Read on to discover why the Second Cello Concerto of Shostakovich was initially dismissed by the British press...
Shostakovich Second Cello Concerto... a London premiere in 1966
Initial impressions of a work can often be wide of the mark. Shostakovich’s Second Cello Concerto is a case in point. Its first Western performance took place in London in October 1966 with the work’s dedicatee, Mstislav Rostropovich, as soloist, partnered by the BBC Symphony Orchestra under Colin Davis.
The Royal Festival Hall was packed to capacity for an all-Shostakovich programme at which the composer was to receive the Royal Philharmonic Society’s prestigious Gold Medal. In the event, however, ill health prevented Shostakovich from accepting the award in person, and the Soviet ambassador was drafted in to receive it on the composer’s behalf.
Shostakovich Second Cello Concerto... a mixed reception from the critics
Newspaper reviews of the concert were decidedly mixed. No-one questioned Rostropovich’s charismatic delivery of the solo part, but grave doubts were expressed as to the quality of the work itself. Stephen Walsh, writing in The Observer, was particularly harsh, calling the concerto disjointed: ‘The new piece suffers from a sort of musical inflation: too many ideas put to too little use; an episodic structure which tries to convince us that mere repetition can be a substitute for a properly worked out development.’
Even more cutting was a short piece in the Daily Express under the crude headline ‘This one wouldn’t have won the medal.’ Although acknowledging Shostakovich’s achievement in creating many works that had ‘greatly enriched the world’s musical heritage’, the newspaper’s writer doubted whether ‘the new concerto would stand high among them’. He complained that ‘after a slow, mostly inward-looking first movement, the musical invention becomes more of a song and dance, sentimental and even skittish at times, declining by the end into the merest whimsy’.
Shostakovich Second Cello Concerto... a disappointment after the dynamic First
A detailed review in The Times was slightly more balanced, conceding that the concerto might not ‘blaze any new trails’, but that it shows that ‘some of the old ones are not worn out’. But the writer was far less complimentary about the finale, arguing that its musical invention was on a lower plane than that of the rest of the concerto.
The general consensus that emerges from all these reviews was that this work was something of a disappointment in comparison with the direct and hard-hitting First Cello Concerto of 1959. Indeed, to this day, the Second remains far less frequently played than its predecessor. But more recently, writers have provided a far more nuanced understanding of the work, placing greater emphasis on the deeply unsettling and often ambiguous subtext of its musical language.
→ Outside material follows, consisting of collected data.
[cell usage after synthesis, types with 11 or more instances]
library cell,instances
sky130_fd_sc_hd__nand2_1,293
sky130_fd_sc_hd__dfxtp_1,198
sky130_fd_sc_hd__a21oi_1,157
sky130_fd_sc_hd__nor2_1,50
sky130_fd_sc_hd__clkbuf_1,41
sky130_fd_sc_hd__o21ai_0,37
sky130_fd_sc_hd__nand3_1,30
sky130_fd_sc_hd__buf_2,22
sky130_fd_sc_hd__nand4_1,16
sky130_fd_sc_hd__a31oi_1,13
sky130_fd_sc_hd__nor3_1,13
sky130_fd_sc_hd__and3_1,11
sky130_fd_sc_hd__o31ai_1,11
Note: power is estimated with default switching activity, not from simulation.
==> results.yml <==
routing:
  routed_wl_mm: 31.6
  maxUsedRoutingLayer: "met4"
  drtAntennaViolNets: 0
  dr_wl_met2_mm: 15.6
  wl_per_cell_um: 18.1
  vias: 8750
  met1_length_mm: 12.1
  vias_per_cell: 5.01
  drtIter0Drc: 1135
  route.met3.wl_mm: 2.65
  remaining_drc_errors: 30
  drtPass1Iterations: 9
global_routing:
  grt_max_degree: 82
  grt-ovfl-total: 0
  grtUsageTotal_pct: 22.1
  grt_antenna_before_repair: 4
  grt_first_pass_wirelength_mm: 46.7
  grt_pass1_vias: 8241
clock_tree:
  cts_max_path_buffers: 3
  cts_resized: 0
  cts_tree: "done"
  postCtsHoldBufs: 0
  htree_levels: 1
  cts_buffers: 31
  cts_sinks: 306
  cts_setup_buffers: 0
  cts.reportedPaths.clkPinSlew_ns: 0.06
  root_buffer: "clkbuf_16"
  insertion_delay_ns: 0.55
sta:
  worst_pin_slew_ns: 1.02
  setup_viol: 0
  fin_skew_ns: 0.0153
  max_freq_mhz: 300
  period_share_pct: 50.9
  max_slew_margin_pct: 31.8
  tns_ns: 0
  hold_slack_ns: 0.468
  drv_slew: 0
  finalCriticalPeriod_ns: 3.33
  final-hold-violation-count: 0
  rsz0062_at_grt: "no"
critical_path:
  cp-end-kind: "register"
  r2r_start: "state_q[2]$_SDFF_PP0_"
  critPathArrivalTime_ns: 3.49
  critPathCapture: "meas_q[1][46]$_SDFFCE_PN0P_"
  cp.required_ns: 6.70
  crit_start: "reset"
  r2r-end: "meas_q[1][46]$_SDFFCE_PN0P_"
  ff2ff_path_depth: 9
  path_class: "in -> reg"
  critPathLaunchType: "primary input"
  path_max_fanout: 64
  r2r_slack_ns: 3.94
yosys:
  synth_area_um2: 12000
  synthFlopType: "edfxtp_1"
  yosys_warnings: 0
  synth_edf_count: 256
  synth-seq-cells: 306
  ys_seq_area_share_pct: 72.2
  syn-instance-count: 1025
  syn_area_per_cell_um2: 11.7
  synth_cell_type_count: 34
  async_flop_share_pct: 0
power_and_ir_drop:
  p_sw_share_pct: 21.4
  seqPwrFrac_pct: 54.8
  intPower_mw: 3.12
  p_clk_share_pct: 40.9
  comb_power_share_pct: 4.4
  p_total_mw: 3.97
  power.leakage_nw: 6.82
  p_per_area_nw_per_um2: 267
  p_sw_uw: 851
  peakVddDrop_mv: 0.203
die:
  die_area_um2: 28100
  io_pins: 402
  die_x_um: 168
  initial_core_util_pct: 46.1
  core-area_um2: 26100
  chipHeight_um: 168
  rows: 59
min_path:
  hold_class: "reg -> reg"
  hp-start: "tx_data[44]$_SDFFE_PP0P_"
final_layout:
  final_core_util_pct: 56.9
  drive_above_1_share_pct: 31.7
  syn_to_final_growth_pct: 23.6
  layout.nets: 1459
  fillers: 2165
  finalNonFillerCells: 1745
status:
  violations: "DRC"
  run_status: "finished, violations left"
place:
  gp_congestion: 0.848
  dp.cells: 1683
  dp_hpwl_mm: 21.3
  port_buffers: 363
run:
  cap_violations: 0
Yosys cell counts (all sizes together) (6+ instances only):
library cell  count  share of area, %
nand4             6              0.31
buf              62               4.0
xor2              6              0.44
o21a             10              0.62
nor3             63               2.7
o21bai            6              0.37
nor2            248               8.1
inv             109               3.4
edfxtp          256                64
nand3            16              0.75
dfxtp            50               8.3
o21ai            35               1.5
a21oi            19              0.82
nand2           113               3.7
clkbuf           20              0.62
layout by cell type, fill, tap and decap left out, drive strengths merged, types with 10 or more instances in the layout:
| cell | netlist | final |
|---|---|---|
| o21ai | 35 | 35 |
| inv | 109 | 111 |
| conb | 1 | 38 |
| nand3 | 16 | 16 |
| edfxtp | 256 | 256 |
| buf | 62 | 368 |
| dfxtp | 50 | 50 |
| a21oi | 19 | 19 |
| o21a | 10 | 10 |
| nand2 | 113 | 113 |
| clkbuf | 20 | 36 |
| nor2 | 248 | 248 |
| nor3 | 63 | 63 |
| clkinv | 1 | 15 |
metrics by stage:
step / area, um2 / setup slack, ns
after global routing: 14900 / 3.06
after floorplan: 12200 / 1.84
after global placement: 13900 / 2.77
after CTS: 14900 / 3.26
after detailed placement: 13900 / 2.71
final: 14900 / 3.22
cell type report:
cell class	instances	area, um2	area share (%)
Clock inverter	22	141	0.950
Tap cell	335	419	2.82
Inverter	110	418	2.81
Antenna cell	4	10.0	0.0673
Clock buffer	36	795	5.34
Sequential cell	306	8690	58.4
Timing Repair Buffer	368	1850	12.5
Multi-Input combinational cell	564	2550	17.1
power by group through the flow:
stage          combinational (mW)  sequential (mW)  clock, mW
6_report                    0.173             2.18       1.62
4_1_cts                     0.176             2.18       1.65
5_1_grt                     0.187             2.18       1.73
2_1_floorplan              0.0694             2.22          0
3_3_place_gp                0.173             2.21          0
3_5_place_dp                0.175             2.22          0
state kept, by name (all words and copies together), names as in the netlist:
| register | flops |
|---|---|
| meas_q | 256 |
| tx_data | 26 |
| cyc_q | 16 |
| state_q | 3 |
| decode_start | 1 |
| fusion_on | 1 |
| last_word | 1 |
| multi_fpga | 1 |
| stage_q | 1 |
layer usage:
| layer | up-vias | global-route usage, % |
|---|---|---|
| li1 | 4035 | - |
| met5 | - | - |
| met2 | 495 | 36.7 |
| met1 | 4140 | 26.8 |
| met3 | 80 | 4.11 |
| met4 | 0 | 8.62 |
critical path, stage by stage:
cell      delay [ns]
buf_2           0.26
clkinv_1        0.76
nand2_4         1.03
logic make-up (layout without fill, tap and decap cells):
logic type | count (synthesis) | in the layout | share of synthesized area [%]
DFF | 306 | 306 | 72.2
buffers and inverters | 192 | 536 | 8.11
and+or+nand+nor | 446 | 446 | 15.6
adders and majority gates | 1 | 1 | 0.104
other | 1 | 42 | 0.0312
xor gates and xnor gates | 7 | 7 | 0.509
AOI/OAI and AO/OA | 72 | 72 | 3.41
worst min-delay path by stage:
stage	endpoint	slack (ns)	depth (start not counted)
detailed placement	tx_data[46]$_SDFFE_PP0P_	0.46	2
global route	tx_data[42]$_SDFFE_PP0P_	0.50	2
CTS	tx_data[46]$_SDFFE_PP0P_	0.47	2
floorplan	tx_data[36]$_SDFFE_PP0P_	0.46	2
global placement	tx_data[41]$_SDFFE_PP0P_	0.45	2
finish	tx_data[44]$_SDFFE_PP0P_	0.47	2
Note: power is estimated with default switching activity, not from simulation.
`src/rtl/study_pkg.sv`:
```
// Shared types and constants for the study-mode index tracker.
package study_pkg;

  // Song-progress states of the tracker FSM.
  typedef enum logic [2:0] {
    IDLE,
    WAIT_RELEASE,
    WAIT_PRESS,
    HOLD,
    DONE
  } state_t;

  // An all-zero key vector means no key is pressed.
  // On expected_note it also marks the end of the song.
  localparam int NO_NOTE = 0;

endpackage

```
`src/rtl/note_hold_filter.sv`:
```
// Debounce counter for a correct key press. It counts consecutive matching
// samples while the tracker is evaluating a press. It raises accept on the
// sample that completes HOLD_CYC matches.
module note_hold_filter #(
  parameter int HOLD_CYC = 4
) (
  input  logic clk,
  input  logic rst,
  input  logic clear,   // drop any partial hold (restart)
  input  logic match,   // player note equals the nonzero expected note
  input  logic active,  // tracker is in WAIT_PRESS or HOLD
  output logic accept,  // this sample completes the hold
  output logic bounce   // a started hold was broken this sample
);

  localparam int CW = $clog2(HOLD_CYC + 1);
  localparam logic [CW:0] HOLD_V = HOLD_CYC[CW:0];

  logic [CW-1:0] cnt_q;
  logic [CW:0]   cnt_inc;

  assign cnt_inc = {1'b0, cnt_q} + 1'b1;
  assign accept  = active && match && (cnt_inc >= HOLD_V);
  assign bounce  = active && !match && (cnt_q != '0);

  // Count matching samples. Any break in the run, an accept or inactivity
  // returns the counter to zero, so every press starts a fresh count.
  always_ff @(posedge clk) begin
    if (rst || clear)
      cnt_q <= '0;
    else if (active && match && !accept)
      cnt_q <= cnt_inc[CW-1:0];
    else
      cnt_q <= '0;
  end

endmodule

```
`src/rtl/study_index_tracker.sv`:
```
// Study-mode song index tracker. It walks the song ROM one step per accepted,
// debounced correct press and requires a full release between presses.
// It counts wrong presses. In strict mode a wrong press restarts the song.
import study_pkg::*;

module study_index_tracker #(
  parameter int NOTE_W   = 10,
  parameter int IDX_W    = 8,
  parameter int SONG_LEN = 64,
  parameter int HOLD_CYC = 4,
  parameter int ERR_W    = 8
) (
  input  logic              clk,
  input  logic              rst,
  input  logic              start,
  input  logic              strict_mode,
  input  logic [NOTE_W-1:0] expected_note,
  input  logic [NOTE_W-1:0] player_note,
  output logic [IDX_W-1:0]  index,
  output logic              hit_pulse,
  output logic              miss_pulse,
  output logic [ERR_W-1:0]  miss_count,
  output logic              busy,
  output logic              done
);

  localparam logic [NOTE_W-1:0] ZERO_NOTE = NOTE_W'(NO_NOTE);
  localparam logic [IDX_W-1:0]  LAST_IDX  = IDX_W'(SONG_LEN - 1);

  state_t             state_q, state_d;
  logic [IDX_W-1:0]   index_q, index_d;
  logic [ERR_W-1:0]   miss_q, miss_d;
  logic               hit_q, hit_d;
  logic               missp_q, missp_d;
  logic               busy_q, busy_d;
  logic               done_q, done_d;

  logic player_zero, exp_zero, note_match;
  logic hold_active, hold_accept, hold_bounce;
  logic take_hit, take_miss;

  assign player_zero = (player_note == ZERO_NOTE);
  assign exp_zero    = (expected_note == ZERO_NOTE);
  assign note_match  = !exp_zero && (player_note == expected_note);
  assign hold_active = (state_q == WAIT_PRESS) || (state_q == HOLD);

  note_hold_filter #(.HOLD_CYC(HOLD_CYC)) u_hold (
    .clk    (clk),
    .rst    (rst),
    .clear  (start),
    .match  (note_match),
    .active (hold_active),
    .accept (hold_accept),
    .bounce (hold_bounce)
  );

  // Next-state, index and miss bookkeeping. start overrides every transition.
  always_comb begin
    state_d   = state_q;
    index_d   = index_q;
    miss_d    = miss_q;
    hit_d     = 1'b0;
    missp_d   = 1'b0;
    take_hit  = 1'b0;
    take_miss = 1'b0;

    if (start) begin
      state_d = WAIT_RELEASE;
      index_d = '0;
      miss_d  = '0;
    end else begin
      case (state_q)
        IDLE: ;
        WAIT_RELEASE: begin
          // The end marker wins over waiting for the key to be lifted.
          if (exp_zero)         state_d = DONE;
          else if (player_zero) state_d = WAIT_PRESS;
        end
        WAIT_PRESS: begin
          if (player_zero)      ;
          else if (hold_accept) take_hit  = 1'b1;
          else if (note_match)  state_d   = HOLD;
          else                  take_miss = 1'b1;
        end
        HOLD: begin
          if (hold_accept)                     take_hit  = 1'b1;
          else if (note_match)                 ;
          else if (hold_bounce && player_zero) state_d   = WAIT_PRESS;
          else                                 take_miss = 1'b1;
        end
        DONE: ;
        default: state_d = IDLE;
      endcase

      if (take_hit) begin
        hit_d = 1'b1;
        if (index_q == LAST_IDX) begin
          state_d = DONE;
        end else begin
          index_d = index_q + 1'b1;
          state_d = WAIT_RELEASE;
        end
      end

      if (take_miss) begin
        missp_d = 1'b1;
        if (miss_q != '1) miss_d = miss_q + 1'b1;
        if (strict_mode)  index_d = '0;
        state_d = WAIT_RELEASE;
      end
    end

    busy_d = (state_d == WAIT_RELEASE) || (state_d == WAIT_PRESS) ||
             (state_d == HOLD);
    done_d = (state_d == DONE);
  end

  // Register the state and every output. Reset has top priority.
  always_ff @(posedge clk) begin
    if (rst) begin
      state_q <= IDLE;
      index_q <= '0;
      miss_q  <= '0;
      hit_q   <= 1'b0;
      missp_q <= 1'b0;
      busy_q  <= 1'b0;
      done_q  <= 1'b0;
    end else begin
      state_q <= state_d;
      index_q <= index_d;
      miss_q  <= miss_d;
      hit_q   <= hit_d;
      missp_q <= missp_d;
      busy_q  <= busy_d;
      done_q  <= done_d;
    end
  end

  assign index      = index_q;
  assign hit_pulse  = hit_q;
  assign miss_pulse = missp_q;
  assign miss_count = miss_q;
  assign busy       = busy_q;
  assign done       = done_q;

endmodule

```
## config.mk

```make
export PLATFORM = sky130hd
export DESIGN_NAME = jtag_host
export DESIGN_NICKNAME = d
export VERILOG_FILES = /design/src/rtl/jtag_host.sv
export SDC_FILE = /design/constraint.sdc
export NUM_CORES = 1
export LEC_CHECK = 0
export ABC_AREA = 1
export CAP_MARGIN = 20
export CORE_UTILIZATION = 55
export CTS_CLUSTER_DIAMETER = 120
export DETAILED_ROUTE_END_ITERATION = 8
export PLACE_DENSITY = 0.82
export SLEW_MARGIN = 20
export SYNTH_ARGS = -nofsm -noshare
export SYNTH_HDL_FRONTEND = slang
export SYNTH_SLANG_ARGS = --single-unit
```

## constraint.sdc

```tcl
create_clock -name clk -period 4.25 [get_ports clk]
set_input_delay 0.6375 -clock clk [delete_from_list [all_inputs] [get_ports clk]]
set_output_delay 0.6375 -clock clk [all_outputs]
set_load 0.02 [all_outputs]
```

## src/rtl/jtag_host.sv

```systemverilog
// JTAG initiator: runs TAP reset, IR scan or DR scan one command at a time and returns captured TDO.
// Optional JTAG_HOST_TRST_EN adds an active-high trst output driven for the duration of a RESET command.
module jtag_host #(
  parameter int CLK_DIV = 2,
  parameter int MAX_LEN = 32
) (
  input  logic               clk,
  input  logic               rst_n,
  input  logic               cmd_valid,
  output logic               cmd_ready,
  input  logic [1:0]         cmd_type,
  input  logic [5:0]         cmd_len,
  input  logic [MAX_LEN-1:0] cmd_data,
  output logic               rsp_valid,
  input  logic               rsp_ready,
  output logic [MAX_LEN-1:0] rsp_data,
  output logic               tck,
  output logic               tms,
  output logic               tdi,
  input  logic               tdo
`ifdef JTAG_HOST_TRST_EN
  ,
  output logic               trst
`endif
);

  localparam int DW = (CLK_DIV > 1) ? $clog2(CLK_DIV) : 1;

  localparam logic [2:0] S_IDLE  = 3'd0;
  localparam logic [2:0] S_PRE   = 3'd1;
  localparam logic [2:0] S_SHIFT = 3'd2;
  localparam logic [2:0] S_POST  = 3'd3;
  localparam logic [2:0] S_RESP  = 3'd4;

  localparam logic [1:0] T_RST = 2'd0;
  localparam logic [1:0] T_IR  = 2'd1;

  logic [2:0]         state_q, state_d;
  logic [DW-1:0]      div_q, div_d;
  logic               tck_q, tck_d;
  logic               tms_q, tms_d;
  logic               tdi_q, tdi_d;
  logic [5:0]         bit_q, bit_d;
  logic [5:0]         len_q, len_d;
  logic [1:0]         type_q, type_d;
  logic [MAX_LEN-1:0] data_q, data_d;
  logic [MAX_LEN-1:0] cap_q, cap_d;
  logic [MAX_LEN-1:0] data_sh;
  logic [5:0]         n_clamp;
  logic [5:0]         pre_last;
  logic               load;

  // TMS value for a given TCK cycle of the walk from Run-Test/Idle back to Run-Test/Idle
  function automatic logic tms_of(input logic [2:0] st, input logic [5:0] b,
                                  input logic [1:0] ty, input logic [5:0] n);
    logic v;
    v = 1'b0;
    case (st)
      S_PRE: begin
        if (ty == T_RST)     v = (b < 6'd5);
        else if (ty == T_IR) v = (b < 6'd2);
        else                 v = (b < 6'd1);
      end
      S_SHIFT: v = (b == n - 6'd1);
      S_POST:  v = (b == 6'd0);
      default: v = 1'b0;
    endcase
    return v;
  endfunction

  always_comb begin
    n_clamp = cmd_len;
    if (32'(cmd_len) > MAX_LEN) n_clamp = 6'(MAX_LEN);
  end

  assign pre_last = (type_q == T_RST) ? 6'd5 : (type_q == T_IR) ? 6'd3 : 6'd2;

  always_comb begin
    state_d = state_q;
    div_d   = div_q;
    tck_d   = tck_q;
    tms_d   = tms_q;
    tdi_d   = tdi_q;
    bit_d   = bit_q;
    len_d   = len_q;
    type_d  = type_q;
    data_d  = data_q;
    cap_d   = cap_q;
    data_sh = '0;
    load    = 1'b0;
    case (state_q)
      S_IDLE: begin
        if (cmd_valid) begin
          type_d  = (cmd_type == 2'd3) ? T_RST : cmd_type;
          len_d   = n_clamp;
          data_d  = cmd_data;
          cap_d   = '0;
          div_d   = '0;
          tck_d   = 1'b0;
          bit_d   = '0;
          state_d = S_PRE;
          load    = (type_d == T_RST) || (n_clamp != 6'd0);
        end
      end
      S_PRE, S_SHIFT, S_POST: begin
        if (state_q == S_PRE && type_q != T_RST && len_q == 6'd0) begin
          state_d = S_RESP;
        end else if (div_q != DW'(CLK_DIV - 1)) begin
          div_d = div_q + DW'(1);
        end else begin
          div_d = '0;
          if (!tck_q) begin
            tck_d = 1'b1;
            if (state_q == S_SHIFT)
              cap_d = cap_q | ({{(MAX_LEN-1){1'b0}}, tdo} << bit_q);
          end else begin
            // falling edge: advance to the next TCK cycle and present its tms/tdi
            tck_d = 1'b0;
            load  = 1'b1;
            bit_d = bit_q + 6'd1;
            case (state_q)
              S_PRE: if (bit_q == pre_last) begin
                bit_d   = '0;
                state_d = (type_q == T_RST) ? S_RESP : S_SHIFT;
              end
              S_SHIFT: if (bit_q == len_q - 6'd1) begin
                bit_d   = '0;
                state_d = S_POST;
              end
              default: if (bit_q == 6'd1) begin
                bit_d   = '0;
                state_d = S_RESP;
              end
            endcase
          end
        end
      end
      S_RESP: if (rsp_ready) state_d = S_IDLE;
      default: state_d = S_IDLE;
    endcase
    if (load) begin
      data_sh = data_d >> bit_d;
      tdi_d   = (state_d == S_SHIFT) && data_sh[0];
      if (state_d != S_RESP) tms_d = tms_of(state_d, bit_d, type_d, len_d);
    end
  end

  always_ff @(posedge clk or negedge rst_n) begin
    if (!rst_n) begin
      state_q <= S_IDLE;
      div_q   <= '0;
      tck_q   <= 1'b0;
      tms_q   <= 1'b1;
      tdi_q   <= 1'b0;
      bit_q   <= '0;
      len_q   <= '0;
      type_q  <= T_RST;
      data_q  <= '0;
      cap_q   <= '0;
    end else begin
      state_q <= state_d;
      div_q   <= div_d;
      tck_q   <= tck_d;
      tms_q   <= tms_d;
      tdi_q   <= tdi_d;
      bit_q   <= bit_d;
      len_q   <= len_d;
      type_q  <= type_d;
      data_q  <= data_d;
      cap_q   <= cap_d;
    end
  end

`ifdef JTAG_HOST_TRST_EN
  logic trst_q, trst_d;

  always_comb begin
    trst_d = trst_q;
    if (state_q == S_IDLE && cmd_valid && type_d == T_RST) trst_d = 1'b1;
    if (state_d == S_RESP) trst_d = 1'b0;
  end

  always_ff @(posedge clk or negedge rst_n) begin
    if (!rst_n) trst_q <= 1'b0;
    else        trst_q <= trst_d;
  end

  assign trst = trst_q;
`endif

  assign cmd_ready = (state_q == S_IDLE);
  assign rsp_valid = (state_q == S_RESP);
  assign rsp_data  = cap_q;
  assign tck       = tck_q;
  assign tms       = tms_q;
  assign tdi       = tdi_q;

endmodule

```

==> results.toml <==
[status]
outcome = "complete, no violations"

[final_layout]
diodes = 0
layout-drive-gt1-share = 0.1061
finalInstanceArea_sq_um = 5794
fillers = 673
seqCellArea_sq_um = 2128
fin_nets = 753
multiInputGateArea_sq_um = 2267
area_growth_syn_to_layout_pct = 20.72

[global_route]
top_usage_layer = "met2"
grt_usage = 0.2849
antenna_found_initial = 0
grt_pass1_wl_um = 19940
met3_usage = 0.04864
use_met1 = 0.3894
grt_pass1_vias = 4197
grt-ovfl-total = 0
grtUsageMet2 = 0.4577
grt_max_degree = 86

[sta]
fin_crit_ns = 2.903
setup_violations = 0
max_slew.worst_pin.slew_ns = 0.7900
rsz0062_at_grt = "false"
final_max_slew_viol_count = 0
hold_viol_final = 0
tns_ns = 0
skew_ns = 0.006312
finalCritPeriodShare = 0.6830
fmax_mhz = 344.5
relSlewSlack = 0.4733

[synthesis]
yosys-top-cells-count = "nand2_1, dfrtp_1, nand3_1"
synth_area_leaders = "dfrtp_1, nand2_1, nand3_1"
synth_edf_count = 0
yosysTopAreaCell = "dfrtp_1"
syn-num-nets = 683
synthCells = 632
yosysMostFrequentCell = "nand2_1"
synthesis.area_sq_um = 4800
synth.distinct_cells = 40
synth-seq-cells = 85
synthFlopType = "dfrtp_1"
ys_seq_area_frac = 0.4434
yosysTopAreaCellShare = 0.4380
async_reset_ff_frac = 1.000
avgSynthCellArea_sq_um = 7.594
yosys_warnings = 0

[detailed_routing]
drc = 0
wl_per_cell_um = 14.65
vias_per_cell = 5.520
first_iter_violations = 352
routed-via-count = 4482
first_pass_iters = 5
antenna_left = 0
drt-total-wl_um = 11900

[floorplanning]
die_h_um = 95.42
num_rows = 33
dieWidth_um = 95.42
core_area_sq_um = 8341
start_util = 0.5755
io_pins = 82
dieArea_sq_um = 9104

[cts]
cts.sinks = 85
cts-root-buf = "clkbuf_8"
postCtsSetupBuffers = 0
htreeDepth = 3
worstSkewPairLatency_ns = 0.36
cts_resized = 0
ctsHoldBuffers = 0
ctsLongestPathBuffers = 2
cts-buffers-inserted = 9
cts_tree = "done"
path_clk_slew_ns = 0.09

[place]
gp_congestion = 0.9073
placed_area_sq_um = 5605
portBuffers = 81
dp_hpwl_um = 8469

[power]
ir_drop_mv = 0.2742
leakagePower_uw = 0.002806
power_density_nw_per_um2 = 590.3

[worst_setup_path]
crit_start = "bit_q[3]$_DFF_PN0_"
worst-path-max-fanout = 20
worstRegToRegCells = 16
cp_data_required_time_ns = 4.51
critPathLaunchType = "register"
r2r-start = "bit_q[3]$_DFF_PN0_"
arrival_ns = 3.17
reg2reg_slack_ns = 1.35
worst-setup-path-type = "register to register"
worst_setup_path_end_kind = "register"

[job]
drv_cap = 0

[hold_path]
hold_path_class = "input port to async pin"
Shostakovich Second Cello Concerto... a re-evaluation
In this respect, it is fascinating to consider two newspaper reviews of a 1991 performance of the Second Concerto given in London by the Austrian cellist Heinrich Schiff. Gerald Larner, writing in The Guardian, declared that ‘a work like Shostakovich’s Second Cello Concerto requires thoughtful listening. It is not difficult to follow on a bar-by-bar basis and it is not unentertaining. But what it means, what motivates its more grotesque gestures, these are the imponderables which make the work so interesting’.
These ‘imponderables’ are vividly laid bare in Richard Morrison’s insightful appraisal in The Times: ‘The atmosphere of dislocation is so utter and irrevocable that one doubts whether Shostakovich made any conscious choice about how to write it. This work is the rebellion of a very ill man against a very sick society. Every tortured bar signals a fracture between speech and sense, as if Shostakovich had internalised the horror of the society in which he lived. Familiar “friends” horn fanfares, elegant Baroque trills are coerced into a grotesque danse macabre without rhyme or reason. Unimportant little motifs are muttered over and over: the obsessive babble of the paranoid.’